When cast in a Bayesian setting, the solution to an inverse problem is given as a distribution over the space where the quantity of interest lives. When the quantity of interest is in principle a field then the discretization is very high-dimensional. Formulating algorithms which are defined in function space yields dimension-independent algorithms, which overcome the so-called curse of dimensionality. These algorithms are still often too expensive to implement in practice but can be effectively used offline and on toy-models in order to benchmark the ability of inexpensive approximate alternatives to quantify uncertainty in very high-dimensional problems. Inspired by the recent development of pCN and other function-space samplers [1], and also the recent independent development of Riemann manifold methods [2] and stochastic Newton methods [3], we propose a class of algorithms [4,5] which combine the benefits of both, yielding various dimension-independent and likelihood-informed (DILI) sampling algorithms. These algorithms can be effective at sampling from very high-dimensional posterior distributions.

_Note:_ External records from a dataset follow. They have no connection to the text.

## src/rtl/pipe_hazard_ctrl.sv

```systemverilog
// Pipeline hazard controller: load-use interlock, memory-wait freeze and branch flush,
// with a sticky memory-wait timeout flag and a running count of stalled cycles.
module pipe_hazard_ctrl #(
   parameter int unsigned WAIT_MAX = 255
) (
   input  logic        clk_i,
   input  logic        rst_i,
   input  logic [4:0]  id_rs1_addr_i,
   input  logic [4:0]  id_rs2_addr_i,
   input  logic        ex_memread_i,
   input  logic [4:0]  ex_rd_addr_i,
   input  logic        branch_taken_i,
   input  logic        mem_req_i,
   input  logic        mem_ack_i,
   output logic        pc_write_o,
   output logic        ifid_write_o,
   output logic        ifid_flush_o,
   output logic        idex_bubble_o,
   output logic        pipe_hold_o,
   output logic        timeout_o,
   output logic [15:0] stall_cnt_o
);

   typedef enum logic {RUN, MEM_WAIT} state_t;

   localparam logic [7:0] WAIT_MAX_C = 8'(WAIT_MAX);

   state_t      state_q, state_d;
   logic [7:0]  wait_cnt_q, wait_cnt_d;
   logic        timeout_q, timeout_d;
   logic [15:0] stall_cnt_q, stall_cnt_d;
   logic        mem_stall;
   logic        load_use;

   always_ff @(posedge clk_i or posedge rst_i) begin
      if (rst_i) begin
         state_q     <= RUN;
         wait_cnt_q  <= '0;
         timeout_q   <= 1'b0;
         stall_cnt_q <= '0;
      end else begin
         state_q     <= state_d;
         wait_cnt_q  <= wait_cnt_d;
         timeout_q   <= timeout_d;
         stall_cnt_q <= stall_cnt_d;
      end
   end

   always_comb begin
      pc_write_o    = 1'b1;
      ifid_write_o  = 1'b1;
      ifid_flush_o  = 1'b0;
      idex_bubble_o = 1'b0;
      pipe_hold_o   = 1'b0;
      state_d       = state_q;
      wait_cnt_d    = wait_cnt_q;

      // Once waiting, only the acknowledge ends the freeze.
      if (state_q == MEM_WAIT) begin
         mem_stall = ~mem_ack_i;
      end else begin
         mem_stall = mem_req_i & ~mem_ack_i;
      end

      load_use = ex_memread_i && (ex_rd_addr_i != 5'd0) &&
                 ((ex_rd_addr_i == id_rs1_addr_i) || (ex_rd_addr_i == id_rs2_addr_i));

      if (rst_i) begin
         pc_write_o = 1'b1;
      end else if (mem_stall) begin
         pipe_hold_o  = 1'b1;
         pc_write_o   = 1'b0;
         ifid_write_o = 1'b0;
      end else if (load_use) begin
         pc_write_o    = 1'b0;
         ifid_write_o  = 1'b0;
         idex_bubble_o = 1'b1;
      end else if (branch_taken_i) begin
         ifid_flush_o = 1'b1;
      end

      case (state_q)
         RUN: begin
            if (mem_stall) begin
               state_d    = MEM_WAIT;
               wait_cnt_d = '0;
            end
         end
         MEM_WAIT: begin
            if (wait_cnt_q != WAIT_MAX_C) begin
               wait_cnt_d = wait_cnt_q + 8'd1;
            end
            if (mem_ack_i) begin
               state_d = RUN;
            end
         end
         default: state_d = RUN;
      endcase

      timeout_d   = timeout_q | ((state_q == MEM_WAIT) && (wait_cnt_d == WAIT_MAX_C));
      stall_cnt_d = stall_cnt_q + {15'd0, ~pc_write_o};
   end

   assign timeout_o   = timeout_q;
   assign stall_cnt_o = stall_cnt_q;

endmodule

```
===== config.mk =====
export PLATFORM = sky130hd
export DESIGN_NAME = valid_serializer
export DESIGN_NICKNAME = d
export VERILOG_FILES = /design/src/rtl/valid_serializer.sv
export SDC_FILE = /design/constraint.sdc
export NUM_CORES = 1
export LEC_CHECK = 0
export CORE_MARGIN = 4
export CORE_UTILIZATION = 44
export CTS_CLUSTER_SIZE = 16
export DETAILED_ROUTE_END_ITERATION = 7
export GPL_TIMING_DRIVEN = 0
export PLACE_DENSITY = 0.85
export SYNTH_ARGS = -nofsm -noshare
export SYNTH_HDL_FRONTEND = slang
export SYNTH_SLANG_ARGS = --single-unit

===== constraint.sdc =====
create_clock -name clk_i -period 1.94 [get_ports clk_i]
set_clock_uncertainty 0.1 [all_clocks]
set_input_delay 0.291 -clock clk_i [delete_from_list [all_inputs] [get_ports clk_i]]
set_output_delay 0.291 -clock clk_i [all_outputs]
set_load 0.1 [all_outputs]

===== src/rtl/valid_serializer.sv =====
// Wide-to-narrow valid/ready serializer: one word of width*ratio bits leaves as ratio beats of width bits.
// Optional macro VALID_SERIALIZER_MSB_FIRST_EN emits the most significant slice first; default is LSB first.
module valid_serializer #(
    parameter int width = 4,
    parameter int ratio = 4
) (
    input  logic                     clk_i,
    input  logic                     rst_ni,
    input  logic                     valid_up_i,
    input  logic [width*ratio-1:0]   data_up_i,
    output logic                     ready_up_o,
    output logic                     valid_down_o,
    output logic [width-1:0]         data_down_o,
    input  logic                     ready_down_i
);

    // state | meaning
    // IDLE  | no beat offered, valid_down low, any wide word is accepted
    // BUSY  | beat cnt_q of buf_q offered, valid_down high

    localparam int CW = (ratio > 1) ? $clog2(ratio) : 1;
    localparam logic [CW-1:0] LAST = CW'(ratio - 1);

    typedef enum logic {
        IDLE = 1'b0,
        BUSY = 1'b1
    } state_t;

    state_t                   state_q, state_d;
    logic [width*ratio-1:0]   buf_q, buf_d;
    logic [CW-1:0]            cnt_q, cnt_d;
    logic [CW-1:0]            sel;
    logic                     last;
    logic                     busy;
    logic                     up_hs;
    logic                     dn_hs;

    assign busy  = (state_q == BUSY);
    assign last  = (cnt_q == LAST);
    assign up_hs = valid_up_i && ready_up_o;
    assign dn_hs = busy && ready_down_i;

    // Only the last beat's acceptance opens the upstream side, which gives a bubble-free reload.
    assign ready_up_o   = !busy || (ready_down_i && last);
    assign valid_down_o = busy;

`ifdef VALID_SERIALIZER_MSB_FIRST_EN
    assign sel = LAST - cnt_q;
`else
    assign sel = cnt_q;
`endif

    assign data_down_o = buf_q[int'(sel) * width +: width];

    always_comb begin
        state_d = state_q;
        buf_d   = buf_q;
        cnt_d   = cnt_q;
        if (up_hs) begin
            buf_d   = data_up_i;
            cnt_d   = '0;
            state_d = BUSY;
        end else if (dn_hs && last) begin
            cnt_d   = '0;
            state_d = IDLE;
        end else if (dn_hs) begin
            cnt_d   = cnt_q + 1'b1;
        end
    end

    always_ff @(posedge clk_i or negedge rst_ni) begin
        if (!rst_ni) begin
            state_q <= IDLE;
            buf_q   <= '0;
            cnt_q   <= '0;
        end else begin
            state_q <= state_d;
            buf_q   <= buf_d;
            cnt_q   <= cnt_d;
        end
    end

endmodule


# Word level (Yosys, flattened, before mapping)
# Cells that the tools add are included.
[totals]
register_bits = 19
in_bits = 20
output_inout_bits = 6
word_cells = 19
[op_classes]
shifts = 1
n_reduce_logical = 8
n_addsub = 1
n_mux = 5
n_eq_ne = 1
[ops]
columns = ["op", "n"]
rows = [
  ["$shiftx A16 B5 Y4", 1],
  ["$mux W2", 3],
  ["$logic_and A1 B1 Y1", 4],
  ["$reduce_bool A3 Y1", 1],
  ["$add A2 B1 Y2 const B", 1],
  ["$eq A2 B2 Y1 const B", 1],
  ["$mux W1", 2],
  ["$reduce_bool A2 Y1", 1],
  ["$logic_not A1 Y1", 1],
  ["$logic_or A1 B1 Y1", 1],
]

# Logic depth before layout (Yosys ltp)
# Gate-level depths: netlist of the first run.
[depth]
word_depth = 5
depth_mapped = 5
ltp_nobuf = 3

# Worst setup path after synthesis of the first run
# OpenSTA, ideal clock, no wires.
[synth_path]
path_kind = "flip-flop to output port"
start = "register state_q (netlist: valid_down_o)"
end = "output ready_up_o"
arrival_time_ns = 1.992
setup_slack_ns = -0.443
stages_incl_launch_ff = 4
path_cell_list = "dfrtp_1 -> a21boi_2 -> buf_6 -> inv_1"
[synth_via]
elab_chain_len = 2
[synth_rtl]
columns = ["item", "line", "source"]
rows = [
  ["start, declared", "29", "state_t state_q, state_d;"],
  ["start signal, assigned", "77", "state_q <= state_d;"],
  ["$logic_not A1 Y1", "44", "assign ready_up_o = !busy || (ready_down_i && last);"],
  ["$logic_or A1 B1 Y1", "44", ""],
  ["end, declared", "11", "output logic ready_up_o,"],
]
# Every way passes these cells.

# Worst setup path in the final report of the first run
[layout_path]
start = "register cnt_q[0]"
end = "output data_down_o[1]"
[layout_via]
elab_chain_len = 1
[layout_rtl]
columns = ["item", "line", "source"]
rows = [
  ["start, declared", "31", "logic [CW-1:0] cnt_q, cnt_d;"],
  ["start signal, assigned", "79", "cnt_q <= cnt_d;"],
  ["$shiftx A16 B5 Y4", "53", "assign data_down_o = buf_q[int'(sel) * width +: width];"],
  ["end, declared", "13", "output logic [width-1:0] data_down_o,"],
]
# Every way passes these cells.

==> flow_results.org, run 1 <==
** Run status
- Run status :: finished, violations left
- Failing checks :: setup timing

** Clock network
- Clock network latency to the later pin of the worst-skew pair :: approximately 0.30 ns
- Quantity of hold-fixing buffers added after cts :: 0
- In this run the clock root is driven by a sky130_fd_sc_hd__clkbuf_4.
- Worst-case clock buffer depth :: 2
- For this design, the sink count on the clock tree is 19.
- Count of H-tree levels built during CTS :: 1
- Clock tree from TritonCTS :: yes
- CTS clk-pin slew, worst paths :: 0.11 ns
- CTS Buf Count :: 3

** Detailed routing
- Number of vias after detailed routing :: 819
- Summed over all layers, the routed wires come to approximately 2200 um.
- Remaining DRCs :: 0
- Detail Route Antenna Nets :: 0
- Total iterations of the first detailed-routing run :: 4
- Average detailed-routed wire length per instance :: 14.6 um
- In this run, the number of DRC markers left after iteration 0 of detailed routing was 32.
- Via density :: between 5 and 6

** Logic synthesis
- Of the synthesized area, sequential elements account for around 45%.
- After synthesis, the largest area contributor takes up a little under half of total cell area.
- Number of storage elements in the synthesis netlist :: 19
- Of all cell types, the one taking the most synthesized area is sky130_fd_sc_hd__dfrtp_1.
- Syn Std Cell Area :: 1050 um2
- In this run the mean area of a mapped cell was about 12 um2.
- Area contributors post-synth :: sky130_fd_sc_hd__dfrtp_1 (45%), sky130_fd_sc_hd__o32ai_2 (15%), sky130_fd_sc_hd__mux4_2 (8.6%), sky130_fd_sc_hd__inv_1 (6.1%), sky130_fd_sc_hd__nand2_1 (6.1%)
- Synthesis produced a netlist whose cell count is 91.
- The Yosys step of the flow raised 0 warnings.
- Net count after synthesis :: between 100 and 150
- Count of distinct cell types in the synthesized netlist :: 21

** Timing
- Across all setup checks in the final design, the least slack found is -0.00609 ns.
- Slew margin rel. :: a little over two fifths
- Endpoints failing hold :: 0
- Of the available clock period, the critical path in the final layout requires 100%.
- RSZ-0062 raised after global routing :: yes
- Static timing analysis puts the maximum clock frequency at slightly above 500 MHz.
- Number of failing setup endpoints in the final timing report :: 2
- For the pin with the worst max-slew slack, the measured transition is 0.847 ns.
- Final max-slew violation count :: 0
- Minimum clock period after layout :: 1.95 ns

** Place
- Buffers placed on the I/O ports in this run total 25.
- Summed over all nets, the half-perimeter wirelength after detailed placement is between 1500 and 2000 um.
- Timing analysis after detailed placement gives a worst setup slack of -0.888 ns.
- Routability Congestion :: ~0.76
- Placed cell count :: 144

** Final layout
- Non-filler instance count after layout :: roughly 150
- End-of-flow core utilization :: 64.8%
- Area delta synth->final :: 37.7%
- Of the cells placed in the final design, the portion with a size suffix greater than 1 is roughly 34%.
- Number of nets in the final layout :: about 150
- The repair_antennas step left the layout with diodes totalling 0.

** Setup path
- By startpoint and endpoint, the worst setup path is classified as flip-flop to primary output.
- The worst setup path is launched from a flip-flop.
- Data on the critical path arrives at its endpoint at ~1.6 ns.
- By instance count, the cell type seen most on the critical path is sky130_fd_sc_hd__buf_6.
- Stage delay of the slowest cell on the critical path :: between 0.5 and 0.6 ns
- Cells along the critical path :: buf_6 -> mux4_2 -> buf_6
- Crit-path max FO :: 6
- STA classifies the critical path endpoint as a primary output.
- On the critical path, the stage with the largest delay is an instance of sky130_fd_sc_hd__mux4_2.
- STA puts the critical path data required time at about 1.6 ns.

** Die
- The floorplan step defined a die boundary enclosing 3230 um2.
- Area of the core :: 2230 um2
- For this configuration, the core starts out at a cell density of between 40% and 50%.
- Overall die width :: 56.9 um
- Row generation in the floorplan step produced 17 rows.
- Die Ht :: ~57 um
- Boundary pin count :: 26

** Global routing
- Antenna violations before repair :: 0
- The via count of the first global-routing pass is 759.
- In the global route stage, overall resource usage came out at about 15%.
- GRT Residual Overflow :: 0
- Maximum number of pins on one net before global-route repair :: 20
- Wire length of the first global-routing pass :: between 3000 and 4000 um

** Power and ir drop
- Total power draw :: about 0.0027 W
- Reported leakage power :: 0.651 nW
- In this run the power density over the cells is roughly 1800 nW/um2.
- IR analysis of the VDD net gives a maximum drop of between 0.001 and 0.0015 V.

** Hold path
- Worst hold path class :: primary input to asynchronous set/reset pin

** Run
- Max-cap violations in this run came to 0.
[power by group]
group          internal, W  leakage [nW]  switching [W]
combinational     0.000718         0.409        0.00105
clock            0.0000803        0.0150       0.000125
sequential        0.000588         0.228      0.0000997
[cell families after synthesis]
| logic type | share of synthesized area (%) |
|---|---|
| muxes | 9.52 |
| AOI/OAI and AO/OA | 23.3 |
| DFF | 45.2 |
| adders and majority gates | 1.19 |
| and+or+nand+nor | 8.93 |
| buffers and inverters | 11.8 |
[path summary, 6_finish.rpt]
| path | slack [ns] | from | end | depth (start not counted) |
|---|---|---|---|---|
| max | -0.006 | cnt_q[0]$_DFFE_PN0P_ | data_down_o[1] | 3 |
| min | 0.36 | rst_ni | buf_q[1]$_DFFE_PN0P_ | 1 |
| max reg2reg | 0.43 | cnt_q[0]$_DFFE_PN0P_ | buf_q[9]$_DFFE_PN0P_ | 5 |
| min reg2reg | 0.45 | buf_q[13]$_DFFE_PN0P_ | buf_q[13]$_DFFE_PN0P_ | 2 |
| max in group asynchronous | 0.77 | rst_ni | valid_down_o$_DFFE_PN0P_ | 1 |
| min in group clk_i | 0.45 | data_up_i[12] | buf_q[12]$_DFFE_PN0P_ | 3 |
[metrics by stage]
| step | cell area, um2 | hold WS, ns | setup TNS (ns) |
|---|---|---|---|
| 6_report | 1450 | 0.359 | -0.0117 |
| 5_1_grt | 1450 | 0.414 | -0.325 |
| 4_1_cts | 1410 | 0.372 | -0.200 |
| 3_5_place_dp | 1350 | 0.431 | -2.93 |
| 3_3_place_gp | 1350 | 0.432 | -2.85 |
| 2_1_floorplan | 1070 | -0.105 | -0.00578 |
[cells in the mapped netlist]
| master | number |
|---|---|
| sky130_fd_sc_hd__dfrtp_1 | 19 |
| sky130_fd_sc_hd__mux4_2 | 4 |
| sky130_fd_sc_hd__clkbuf_2 | 1 |
| sky130_fd_sc_hd__a32o_1 | 1 |
| sky130_fd_sc_hd__and3_1 | 1 |
| sky130_fd_sc_hd__nor2_1 | 1 |
| sky130_fd_sc_hd__buf_6 | 3 |
| sky130_fd_sc_hd__nor2b_1 | 1 |
| sky130_fd_sc_hd__buf_4 | 1 |
| sky130_fd_sc_hd__a22o_1 | 1 |
| sky130_fd_sc_hd__ha_1 | 1 |
| sky130_fd_sc_hd__buf_2 | 2 |
| sky130_fd_sc_hd__or2_2 | 1 |
| sky130_fd_sc_hd__mux2i_1 | 1 |
| sky130_fd_sc_hd__o32ai_2 | 10 |
| sky130_fd_sc_hd__clkbuf_1 | 1 |
| sky130_fd_sc_hd__and3_2 | 1 |
| sky130_fd_sc_hd__o32ai_1 | 6 |
| sky130_fd_sc_hd__nand2_1 | 17 |
| sky130_fd_sc_hd__inv_1 | 17 |
| sky130_fd_sc_hd__a21boi_2 | 1 |
[state kept, by name, indices dropped and copies added (netlist names)]
register and count:
buf_q 16, cnt_q 2, valid_down_o 1
[worst max-delay path, delay by kind of cell, from the launching register on]
family / cells / cell delay, ns
flip-flops: 1 / 0.38
multiplexers: 1 / 0.51
buffers and inverters: 2 / 0.35
[repair_timing]
item,4_1_cts,5_1_grt
setup endpoints to repair,6,5
pin swaps,1,1
gates resized for setup,42,2
setup buffers,2,4
[per-layer routing]
layer / global-route usage, % / share of wire (%) / vias up
met5: 0 / 0 / -
met4: 6.95 / 0.71 / 0
met3: 2.99 / 3.6 / 2
met2: 24.9 / 51 / 18
met1: 19.4 / 45 / 408
li1: - / - / 391
[cell type report]
cell class	instances	area, um2
fillers	187	786
inverters	17	67.6
multi-input cells	47	462
well taps	28	35.0
clock buffers	4	26.3
plain buffers	8	70.1
flip-flops and latches	19	480
repair buffers	31	307
[cell usage in the layout (no fill, tap or decap), drive strengths merged]
master	netlist	final
clkdlybuf4s50	0	19
dfrtp	19	19
nand2	17	17
buf	6	17
inv	17	16
o32ai	16	16
clkbuf	2	6
mux4	4	4
and3	2	2
a21boi	1	1
clkinvlp	0	1
nor2b	1	1
or2	1	1
mux2i	1	1
a22o	1	1
nor2	1	1
a32o	1	1
ha	1	1
clkdlybuf4s15	0	1
Power figures use the tool's default switching activity.
==> run 2: changes to the inputs <==
--- a/config.mk
+++ b/config.mk
@@ -5,12 +5,14 @@
 export SDC_FILE = /design/constraint.sdc
 export NUM_CORES = 1
 export LEC_CHECK = 0
-export CORE_MARGIN = 4
+export CORE_MARGIN = 1.5
 export CORE_UTILIZATION = 44
+export CTS_CLUSTER_DIAMETER = 50
 export CTS_CLUSTER_SIZE = 16
 export DETAILED_ROUTE_END_ITERATION = 7
 export GPL_TIMING_DRIVEN = 0
 export PLACE_DENSITY = 0.85
+export SLEW_MARGIN = 20
 export SYNTH_ARGS = -nofsm -noshare
 export SYNTH_HDL_FRONTEND = slang
 export SYNTH_SLANG_ARGS = --single-unit
==> run 2 against run 1 <==
Against the previous run: the run now ends clean; largest power group unchanged; via count up 0.85%; routed wire length grew 1.6%; clock power is 4% lower; highest routed layer unchanged; global-route usage is 5.1 points higher.
==> flow_results.org, run 2 (synthesis gave the netlist of run 1 again) <==
** Setup path
- Crit-path max FO :: 5 (-1)
- Terminus of the critical flop-to-flop path :: buf_q[10]$_DFFE_PN0P_
- The critical path in this run is classified as flip-flop to primary output.
- The flop-to-flop setup slack is 0.41 ns (-0.02 ns).
- The data required time at the worst endpoint was 1.55 ns (about the same).
- The worst register-to-register path begins at cnt_q[0]$_DFFE_PN0P_.
- Arrival @ worst endpoint :: 1.53 ns (-0.03 ns)
- R2r worst-path depth :: 5 (unchanged)
- The worst setup path is launched from a flip-flop.
- STA classifies the critical path endpoint as a primary output.

** Power and ir drop
- The maximum VDD drop came to 0.00138 V (-2.7%).
- The leakage dissipation was 0.667 nW (+2.4%).
- Total power per unit cell area :: 1850 nW/um2 (+0.44%)

** Clock network
- Quantity of hold-fixing buffers added after cts :: 0 (unchanged)
- Total clock sinks :: 19 (unchanged)
- CTS Buf Count :: 3 (unchanged)
- Clock network latency to the later pin of the worst-skew pair :: 0.28 ns (-0.02 ns)
- The tree is rooted in a sky130_fd_sc_hd__clkbuf_4.
- Count of H-tree levels built during CTS :: 1 (unchanged)
- The clock transition time at the flip-flop clock pins of the worst setup and hold paths was 0.11 ns (about the same).
- TritonCTS built the clock tree.
- The maximum buffer depth of the clock tree is 2 (unchanged).

** Hold path
- Worst hold path class :: primary input to asynchronous set/reset pin

** Final layout
- Non-filler instance count after layout :: 157 (+1.9%)
- Area delta synth->final :: 40.4%
- The flip-flop count of the largest register, all copies and words added was 16 (unchanged).
- Ratio of cells with drive above 1 in the final layout :: 35.7% (+1.5 points)
- In the layout the commonest cells are sky130_fd_sc_hd__clkdlybuf4s50_1 (19), sky130_fd_sc_hd__nand2_1 (17), sky130_fd_sc_hd__dfrtp_1 (17).
- The number of nets in the layout is 151 (+2.0%).
- Register ranked first by flip-flop count :: buf_q
- Most common library cell in the layout ignoring fill and taps :: sky130_fd_sc_hd__clkdlybuf4s50_1
- The number of diodes added for antenna fixing came to 0 (unchanged).
- The number of filler instances in the final layout came to 174 (-7.0%).

** Place
- The pre-CTS setup slack was -0.879 ns (+0.00874 ns).
- The final RePlAce weighted congestion was 0.781 (+3.4%).
- Hpwl dp :: 1640 um (+2.4%)
- The total placed cells including tap cells is 144 (unchanged).
- Port-buffer cells :: 25 (unchanged)

** Detailed routing
- The detailed router used layers up to and including met4.
- Remaining DRCs :: 0 (unchanged)
- Met3 Routed Length :: 80 um (unchanged)
- Iter 0 DRT Violations :: 9 (-72%)
- The via count came to 826 (+0.85%).
- Detail Route Antenna Nets :: 0 (unchanged)
- The detailed-route vias per instance is 5.26 (-1.1%).
- Met2 WL post-DR :: 1200 um (+5.1%)
- The overall routed net length is 2280 um (+1.6%).
- Met1 WL :: 981 um (-2.3%)
- The number of optimization iterations in the first detailed-route pass came to 4 (unchanged).
- Average detailed-routed wire length per instance :: 14.5 um (-0.34%)

** Run status
- The run finished with clean final reports.

** Die
- Area of the core :: 2230 um2 (unchanged)
- Boundary pin count :: 26 (unchanged)
- The vertical extent of the die is 51.9 um (-8.8%).
- Die Footprint :: 2690 um2 (-17%)
- The die boundary width is 51.9 um (-8.8%).
- The initial core utilization came to 47.1% (unchanged).
- The standard-cell row count is 17 (unchanged).

** Timing
- The relative slew slack came to 42.4% (-0.95 points).
- The smallest setup slack after layout came to 0.0158 ns (+0.0219 ns).
- Setup TNS Final :: 0 ns (+0.0117 ns)
- Actual transition at the worst max-transition pin :: 0.861 ns (+0.0143 ns)
- RSZ-0062 raised after global routing :: yes
- The final count of hold timing violations was 0 (unchanged).
- The maximum achievable frequency came to 520 MHz (+1.1%).
- The final worst-path cycle share is 99.2% (-1.1 points).
- The count of final setup violators is 0 (-2).
- Final max-slew violation count :: 0 (unchanged)
- The time the worst path needs with I/O delays and setup was 1.92 ns (-0.0219 ns).

** Run
- Max Cap Violations :: 0 (unchanged)

** Global routing
- GRT Residual Overflow :: 0 (unchanged)
- Antenna violations before repair :: 0 (unchanged)
- Maximum number of pins on one net before global-route repair :: 20 (unchanged)
- GR Util All Layers :: 20.4% (+5.1 points)
- Vias in the first global route :: 875 (+15%)
- Wire length of the first global-routing pass :: 3910 um (+6.0%)
==> run 2: power by group <==
part           total [W]  internal (W)  switching, W
combinational    0.00184      0.000769       0.00107
sequential      0.000692      0.000588      0.000104
clock           0.000197     0.0000797      0.000118
==> run 2: what timing repair did <==
action,4_1_cts,5_1_grt
pin swaps,1,1
setup endpoints to repair,6,5
gates resized for setup,45,0
setup buffers,3,6
==> run 2: area by class of cell <==
cell class	count	area, um2	area share, %
Tap cell	28	35.0	2.37
Clock buffer	4	26.3	1.78
Multi-Input combinational cell	47	462	31.3
Sequential cell	19	480	32.6
Buffer	8	70.1	4.75
Inverter	17	67.6	4.58
Timing Repair Buffer	34	334	22.6
==> run 2: layer usage <==
layer | vias to the layer above | track usage (%)
met1 | 406 | 25.8
met4 | 0 | 6.58
met2 | 21 | 35.0
met5 | - | 0
li1 | 397 | -
met3 | 2 | 3.74
==> run 2: worst max-delay path, stage by stage, from the launching register on <==
cell and delay [ns]:
sky130_fd_sc_hd__dfrtp_1 0.39, sky130_fd_sc_hd__buf_6 0.14, sky130_fd_sc_hd__mux4_2 0.53, sky130_fd_sc_hd__buf_12 0.19
==> run 2: stage by stage <==
step | total power (W) | utilization (%) | area [um2] | hold slack (ns)
6_report | 0.00273 | 66.1 | 1480 | 0.384
5_1_grt | 0.00284 | 66.1 | 1480 | 0.451
4_1_cts | 0.00269 | 64.0 | 1430 | 0.391
3_5_place_dp | 0.00234 | 60.5 | 1350 | 0.438
3_3_place_gp | 0.00229 | 60.5 | 1350 | 0.431
2_1_floorplan | 0.00199 | - | 1070 | -0.105
==> run 2: worst max-delay path by stage <==
stage / endpoint / depth (start not counted) / startpoint / slack, ns
floorplan: ready_up_o / 3 / valid_down_o$_DFFE_PN0P_ / -0.006
global placement: ready_up_o / 5 / ready_down_i / -0.85
detailed placement: ready_up_o / 5 / ready_down_i / -0.88
CTS: ready_up_o / 5 / cnt_q[0]$_DFFE_PN0P_ / -0.03
global route: data_down_o[1] / 3 / cnt_q[0]$_DFFE_PN0P_ / -0.02
finish: data_down_o[1] / 3 / cnt_q[0]$_DFFE_PN0P_ / 0.02
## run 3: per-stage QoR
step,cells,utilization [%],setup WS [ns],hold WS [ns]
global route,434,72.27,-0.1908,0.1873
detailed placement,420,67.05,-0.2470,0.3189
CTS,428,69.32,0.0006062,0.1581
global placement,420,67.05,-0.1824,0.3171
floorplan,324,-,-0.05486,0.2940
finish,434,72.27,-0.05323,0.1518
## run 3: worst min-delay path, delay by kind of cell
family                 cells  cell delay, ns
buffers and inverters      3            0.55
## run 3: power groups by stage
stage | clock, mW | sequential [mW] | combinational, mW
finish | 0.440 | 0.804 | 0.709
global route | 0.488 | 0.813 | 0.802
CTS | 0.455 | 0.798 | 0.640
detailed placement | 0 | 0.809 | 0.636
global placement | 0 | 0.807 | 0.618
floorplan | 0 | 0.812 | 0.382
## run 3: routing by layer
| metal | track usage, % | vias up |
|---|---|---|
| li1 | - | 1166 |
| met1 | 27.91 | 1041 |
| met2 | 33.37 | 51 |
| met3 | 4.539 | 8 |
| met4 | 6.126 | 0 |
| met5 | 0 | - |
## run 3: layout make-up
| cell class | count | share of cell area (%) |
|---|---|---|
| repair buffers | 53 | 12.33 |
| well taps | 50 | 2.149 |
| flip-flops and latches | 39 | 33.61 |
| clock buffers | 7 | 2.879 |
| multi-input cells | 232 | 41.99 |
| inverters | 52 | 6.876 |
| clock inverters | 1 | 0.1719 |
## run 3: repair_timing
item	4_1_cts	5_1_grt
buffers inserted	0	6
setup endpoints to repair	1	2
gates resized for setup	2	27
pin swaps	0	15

[1] S.L. Cotter, G.O. Roberts, A.M. Stuart, D. White. "MCMC methods for functions: modifying old algorithms to make them faster," Statistical Science (2013).
[2] M. Girolami, B. Calderhead. "Riemann manifold Langevin and Hamiltonian Monte Carlo methods," Journal of the Royal Statistical Society: Series B (Statistical Methodology) 73 (2), 123–214 (2011).
[3] J. Martin, L. Wilcox, C. Burstedde, O. Ghattas. "A stochastic newton mcmc method for large-scale statistical inverse problems with application to seismic inversion," SIAM Journal on Scientific Computing 34(3), 1460–1487 (2012).
[4] K. J. H. Law. "Proposals Which Speed Up Function-Space MCMC," Journal of Computational and Applied Mathematics, in press (2013). http://dx.doi.org/10.1016/j.cam.2013.07.026
[5] T. Cui, K.J.H. Law, Y. Marzouk. Dimension-independent, likelihood- informed samplers for Bayesian inverse problems. In preparation.